◆ Supplied material ◆

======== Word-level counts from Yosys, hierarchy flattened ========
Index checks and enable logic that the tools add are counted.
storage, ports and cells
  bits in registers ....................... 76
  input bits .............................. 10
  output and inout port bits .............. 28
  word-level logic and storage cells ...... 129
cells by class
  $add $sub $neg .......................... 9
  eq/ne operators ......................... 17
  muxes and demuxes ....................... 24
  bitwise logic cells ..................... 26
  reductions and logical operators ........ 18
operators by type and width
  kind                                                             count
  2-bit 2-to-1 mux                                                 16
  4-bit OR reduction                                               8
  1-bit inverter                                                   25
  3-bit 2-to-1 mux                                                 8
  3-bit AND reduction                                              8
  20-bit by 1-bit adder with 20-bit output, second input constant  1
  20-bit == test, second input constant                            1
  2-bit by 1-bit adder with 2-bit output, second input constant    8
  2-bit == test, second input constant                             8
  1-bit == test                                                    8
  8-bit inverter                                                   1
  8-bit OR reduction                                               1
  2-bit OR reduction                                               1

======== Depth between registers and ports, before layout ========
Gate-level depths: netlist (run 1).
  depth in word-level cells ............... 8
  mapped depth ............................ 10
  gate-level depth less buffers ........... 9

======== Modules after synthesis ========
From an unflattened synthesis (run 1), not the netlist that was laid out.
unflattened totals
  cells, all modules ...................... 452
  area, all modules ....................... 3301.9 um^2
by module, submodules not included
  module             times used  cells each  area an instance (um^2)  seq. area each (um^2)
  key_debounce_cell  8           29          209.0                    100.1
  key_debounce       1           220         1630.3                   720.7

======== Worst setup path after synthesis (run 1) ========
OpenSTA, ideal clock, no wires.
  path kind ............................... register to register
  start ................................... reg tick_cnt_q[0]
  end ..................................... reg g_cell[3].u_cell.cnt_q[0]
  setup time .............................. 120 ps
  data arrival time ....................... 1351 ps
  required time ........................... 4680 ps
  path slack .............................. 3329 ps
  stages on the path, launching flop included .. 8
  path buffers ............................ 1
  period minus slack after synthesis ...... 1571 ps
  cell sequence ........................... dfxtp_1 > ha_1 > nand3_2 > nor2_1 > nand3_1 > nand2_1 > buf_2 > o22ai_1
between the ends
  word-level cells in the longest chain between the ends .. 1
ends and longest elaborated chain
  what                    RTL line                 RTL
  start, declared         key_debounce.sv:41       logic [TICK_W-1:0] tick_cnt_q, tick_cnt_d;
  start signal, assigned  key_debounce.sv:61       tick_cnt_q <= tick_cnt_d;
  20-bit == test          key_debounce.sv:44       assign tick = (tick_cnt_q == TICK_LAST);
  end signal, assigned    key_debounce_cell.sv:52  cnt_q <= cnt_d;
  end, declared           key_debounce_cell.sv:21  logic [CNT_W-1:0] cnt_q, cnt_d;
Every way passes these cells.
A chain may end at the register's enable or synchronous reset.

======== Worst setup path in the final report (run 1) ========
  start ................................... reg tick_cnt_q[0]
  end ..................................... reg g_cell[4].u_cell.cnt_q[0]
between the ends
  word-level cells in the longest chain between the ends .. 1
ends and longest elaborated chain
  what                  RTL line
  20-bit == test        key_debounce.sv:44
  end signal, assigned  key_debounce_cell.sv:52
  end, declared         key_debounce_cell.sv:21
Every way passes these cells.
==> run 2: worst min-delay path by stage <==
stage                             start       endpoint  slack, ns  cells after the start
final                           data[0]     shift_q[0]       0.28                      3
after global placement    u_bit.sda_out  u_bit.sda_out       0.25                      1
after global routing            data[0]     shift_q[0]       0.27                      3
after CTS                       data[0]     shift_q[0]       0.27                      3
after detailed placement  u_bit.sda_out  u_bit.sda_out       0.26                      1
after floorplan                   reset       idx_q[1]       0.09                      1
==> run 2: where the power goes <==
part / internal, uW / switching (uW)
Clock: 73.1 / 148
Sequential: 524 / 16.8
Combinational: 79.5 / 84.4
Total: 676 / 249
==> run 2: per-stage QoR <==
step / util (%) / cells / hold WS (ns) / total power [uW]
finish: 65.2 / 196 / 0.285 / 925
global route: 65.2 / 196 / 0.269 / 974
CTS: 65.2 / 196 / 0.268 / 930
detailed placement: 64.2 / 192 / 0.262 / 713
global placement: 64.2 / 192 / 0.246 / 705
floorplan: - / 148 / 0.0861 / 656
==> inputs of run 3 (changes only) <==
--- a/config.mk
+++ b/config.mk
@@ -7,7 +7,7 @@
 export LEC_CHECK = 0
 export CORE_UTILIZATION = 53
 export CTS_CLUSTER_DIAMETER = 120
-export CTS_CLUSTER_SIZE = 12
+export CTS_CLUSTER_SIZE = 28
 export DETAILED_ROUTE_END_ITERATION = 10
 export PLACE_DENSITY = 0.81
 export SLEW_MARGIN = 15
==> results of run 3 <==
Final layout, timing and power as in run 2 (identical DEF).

◆ Task details ◆
Once you have read the entries above, copy them out exactly as they were given.

◆ Written solution ◆
======== Word-level counts from Yosys, hierarchy flattened ========
Index checks and enable logic that the tools add are counted.
storage, ports and cells
  bits in registers ....................... 76
  input bits .............................. 10
  output and inout port bits .............. 28
  word-level logic and storage cells ...... 129
cells by class
  $add $sub $neg .......................... 9
  eq/ne operators ......................... 17
  muxes and demuxes ....................... 24
  bitwise logic cells ..................... 26
  reductions and logical operators ........ 18
operators by type and width
  kind                                                             count
  2-bit 2-to-1 mux                                                 16
  4-bit OR reduction                                               8
  1-bit inverter                                                   25
  3-bit 2-to-1 mux                                                 8
  3-bit AND reduction                                              8
  20-bit by 1-bit adder with 20-bit output, second input constant  1
  20-bit == test, second input constant                            1
  2-bit by 1-bit adder with 2-bit output, second input constant    8
  2-bit == test, second input constant                             8
  1-bit == test                                                    8
  8-bit inverter                                                   1
  8-bit OR reduction                                               1
  2-bit OR reduction                                               1

======== Depth between registers and ports, before layout ========
Gate-level depths: netlist (run 1).
  depth in word-level cells ............... 8
  mapped depth ............................ 10
  gate-level depth less buffers ........... 9

======== Modules after synthesis ========
From an unflattened synthesis (run 1), not the netlist that was laid out.
unflattened totals
  cells, all modules ...................... 452
  area, all modules ....................... 3301.9 um^2
by module, submodules not included
  module             times used  cells each  area an instance (um^2)  seq. area each (um^2)
  key_debounce_cell  8           29          209.0                    100.1
  key_debounce       1           220         1630.3                   720.7

======== Worst setup path after synthesis (run 1) ========
OpenSTA, ideal clock, no wires.
  path kind ............................... register to register
  start ................................... reg tick_cnt_q[0]
  end ..................................... reg g_cell[3].u_cell.cnt_q[0]
  setup time .............................. 120 ps
  data arrival time ....................... 1351 ps
  required time ........................... 4680 ps
  path slack .............................. 3329 ps
  stages on the path, launching flop included .. 8
  path buffers ............................ 1
  period minus slack after synthesis ...... 1571 ps
  cell sequence ........................... dfxtp_1 > ha_1 > nand3_2 > nor2_1 > nand3_1 > nand2_1 > buf_2 > o22ai_1
between the ends
  word-level cells in the longest chain between the ends .. 1
ends and longest elaborated chain
  what                    RTL line                 RTL
  start, declared         key_debounce.sv:41       logic [TICK_W-1:0] tick_cnt_q, tick_cnt_d;
  start signal, assigned  key_debounce.sv:61       tick_cnt_q <= tick_cnt_d;
  20-bit == test          key_debounce.sv:44       assign tick = (tick_cnt_q == TICK_LAST);
  end signal, assigned    key_debounce_cell.sv:52  cnt_q <= cnt_d;
  end, declared           key_debounce_cell.sv:21  logic [CNT_W-1:0] cnt_q, cnt_d;
Every way passes these cells.
A chain may end at the register's enable or synchronous reset.

======== Worst setup path in the final report (run 1) ========
  start ................................... reg tick_cnt_q[0]
  end ..................................... reg g_cell[4].u_cell.cnt_q[0]
between the ends
  word-level cells in the longest chain between the ends .. 1
ends and longest elaborated chain
  what                  RTL line
  20-bit == test        key_debounce.sv:44
  end signal, assigned  key_debounce_cell.sv:52
  end, declared         key_debounce_cell.sv:21
Every way passes these cells.
==> run 2: worst min-delay path by stage <==
stage                             start       endpoint  slack, ns  cells after the start
final                           data[0]     shift_q[0]       0.28                      3
after global placement    u_bit.sda_out  u_bit.sda_out       0.25                      1
after global routing            data[0]     shift_q[0]       0.27                      3
after CTS                       data[0]     shift_q[0]       0.27                      3
after detailed placement  u_bit.sda_out  u_bit.sda_out       0.26                      1
after floorplan                   reset       idx_q[1]       0.09                      1
==> run 2: where the power goes <==
part / internal, uW / switching (uW)
Clock: 73.1 / 148
Sequential: 524 / 16.8
Combinational: 79.5 / 84.4
Total: 676 / 249
==> run 2: per-stage QoR <==
step / util (%) / cells / hold WS (ns) / total power [uW]
finish: 65.2 / 196 / 0.285 / 925
global route: 65.2 / 196 / 0.269 / 974
CTS: 65.2 / 196 / 0.268 / 930
detailed placement: 64.2 / 192 / 0.262 / 713
global placement: 64.2 / 192 / 0.246 / 705
floorplan: - / 148 / 0.0861 / 656
==> inputs of run 3 (changes only) <==
--- a/config.mk
+++ b/config.mk
@@ -7,7 +7,7 @@
 export LEC_CHECK = 0
 export CORE_UTILIZATION = 53
 export CTS_CLUSTER_DIAMETER = 120
-export CTS_CLUSTER_SIZE = 12
+export CTS_CLUSTER_SIZE = 28
 export DETAILED_ROUTE_END_ITERATION = 10
 export PLACE_DENSITY = 0.81
 export SLEW_MARGIN = 15
==> results of run 3 <==
Final layout, timing and power as in run 2 (identical DEF).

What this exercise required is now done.